- [Directions for this task]: What appears in the data must be reproduced exactly.

(Dataset entries)

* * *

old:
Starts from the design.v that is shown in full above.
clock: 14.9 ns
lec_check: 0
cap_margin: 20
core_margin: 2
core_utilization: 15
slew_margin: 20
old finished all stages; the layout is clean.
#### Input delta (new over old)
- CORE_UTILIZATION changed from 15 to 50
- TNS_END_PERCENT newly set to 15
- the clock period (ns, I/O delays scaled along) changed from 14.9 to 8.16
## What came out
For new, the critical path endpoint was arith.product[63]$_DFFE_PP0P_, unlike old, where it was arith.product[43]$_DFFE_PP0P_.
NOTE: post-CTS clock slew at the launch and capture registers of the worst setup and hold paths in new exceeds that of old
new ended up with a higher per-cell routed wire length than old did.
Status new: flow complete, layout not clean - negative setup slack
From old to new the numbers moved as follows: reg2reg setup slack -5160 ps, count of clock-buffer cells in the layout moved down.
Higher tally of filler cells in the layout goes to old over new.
Setup of red:
Design datapath, start of the top module:
module datapath (clk, writenum, readnum, write, datapath_in, vsel, loada, loadb, loadc, shift, asel, bsel, ALUop, loads, Z_out, datapath_out);
input write, clk, loada, loadb, loadc, asel, bsel, loads, vsel;
input [1:0] ALUop, shift;
input [2:0] writenum, readnum;
input [15:0] datapath_in;
output Z_out;
output [15:0] datapath_out;
wire [15:0] data_in;
reg[15:0] aloaded, in;
wire [15:0] Bin, Ain;
reg Z_out;
reg [15:0] datapath_out;
wire [15:0] data_out, sout, out;
wire Z;
assign data_in = vsel ? datapath_in : datapath_out;  
regfile REGFILE(data_in, writenum, write, readnum, clk, data_out);  
always_ff @(posedge clk)  
begin
if (loada == 1) 
begin
 aloaded <= data_out ;
end
end 
always_ff @(posedge clk)  
begin
if (loadb == 1) 
begin
 in <= data_out ;
end
end 
shifter SHIFTER(in,shift,sout);
assign Bin = bsel ? ({11'b0, datapath_in[4:0]}) : sout ;  
assign Ain = asel ? (16'b0000000000000000) : aloaded ;
ALU alu(Ain,Bin,ALUop,out,Z);  
always_ff @(posedge clk)  
begin
if (loads == 1) 
begin
 Z_out <= Z ;
end
end 
always_ff @(posedge clk)  
begin
if (loadc == 1) 
begin
 datapath_out <= out ;
end
end 
endmodule 
export LEC_CHECK = 0
export ABC_AREA = 0
export CAP_MARGIN = 20
export CELL_PAD_IN_SITES_DETAIL_PLACEMENT = 1
export CELL_PAD_IN_SITES_GLOBAL_PLACEMENT = 2
export CORE_ASPECT_RATIO = 0.66
export CORE_MARGIN = 2
export CORE_UTILIZATION = 61
export GPL_TIMING_DRIVEN = 0
export MAX_ROUTING_LAYER = met4
export PLACE_DENSITY_LB_ADDON = 0.02
export SLEW_MARGIN = 30
create_clock -name core_clock -period 4.8 [get_ports {clk}]
run.sh (not shown) runs the stock make flow with config.mk's settings and CLKGATE_MAP_FILE=.
For red, the flow was terminated by a tool error in global placement (3_3_place_gp) and produced no final design.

- [Solution]:
* * *

old:
Starts from the design.v that is shown in full above.
clock: 14.9 ns
lec_check: 0
cap_margin: 20
core_margin: 2
core_utilization: 15
slew_margin: 20
old finished all stages; the layout is clean.
#### Input delta (new over old)
- CORE_UTILIZATION changed from 15 to 50
- TNS_END_PERCENT newly set to 15
- the clock period (ns, I/O delays scaled along) changed from 14.9 to 8.16
## What came out
For new, the critical path endpoint was arith.product[63]$_DFFE_PP0P_, unlike old, where it was arith.product[43]$_DFFE_PP0P_.
NOTE: post-CTS clock slew at the launch and capture registers of the worst setup and hold paths in new exceeds that of old
new ended up with a higher per-cell routed wire length than old did.
Status new: flow complete, layout not clean - negative setup slack
From old to new the numbers moved as follows: reg2reg setup slack -5160 ps, count of clock-buffer cells in the layout moved down.
Higher tally of filler cells in the layout goes to old over new.
Setup of red:
Design datapath, start of the top module:
module datapath (clk, writenum, readnum, write, datapath_in, vsel, loada, loadb, loadc, shift, asel, bsel, ALUop, loads, Z_out, datapath_out);
input write, clk, loada, loadb, loadc, asel, bsel, loads, vsel;
input [1:0] ALUop, shift;
input [2:0] writenum, readnum;
input [15:0] datapath_in;
output Z_out;
output [15:0] datapath_out;
wire [15:0] data_in;
reg[15:0] aloaded, in;
wire [15:0] Bin, Ain;
reg Z_out;
reg [15:0] datapath_out;
wire [15:0] data_out, sout, out;
wire Z;
assign data_in = vsel ? datapath_in : datapath_out;  
regfile REGFILE(data_in, writenum, write, readnum, clk, data_out);  
always_ff @(posedge clk)  
begin
if (loada == 1) 
begin
 aloaded <= data_out ;
end
end 
always_ff @(posedge clk)  
begin
if (loadb == 1) 
begin
 in <= data_out ;
end
end 
shifter SHIFTER(in,shift,sout);
assign Bin = bsel ? ({11'b0, datapath_in[4:0]}) : sout ;  
assign Ain = asel ? (16'b0000000000000000) : aloaded ;
ALU alu(Ain,Bin,ALUop,out,Z);  
always_ff @(posedge clk)  
begin
if (loads == 1) 
begin
 Z_out <= Z ;
end
end 
always_ff @(posedge clk)  
begin
if (loadc == 1) 
begin
 datapath_out <= out ;
end
end 
endmodule 
export LEC_CHECK = 0
export ABC_AREA = 0
export CAP_MARGIN = 20
export CELL_PAD_IN_SITES_DETAIL_PLACEMENT = 1
export CELL_PAD_IN_SITES_GLOBAL_PLACEMENT = 2
export CORE_ASPECT_RATIO = 0.66
export CORE_MARGIN = 2
export CORE_UTILIZATION = 61
export GPL_TIMING_DRIVEN = 0
export MAX_ROUTING_LAYER = met4
export PLACE_DENSITY_LB_ADDON = 0.02
export SLEW_MARGIN = 30
create_clock -name core_clock -period 4.8 [get_ports {clk}]
run.sh (not shown) runs the stock make flow with config.mk's settings and CLKGATE_MAP_FILE=.
For red, the flow was terminated by a tool error in global placement (3_3_place_gp) and produced no final design.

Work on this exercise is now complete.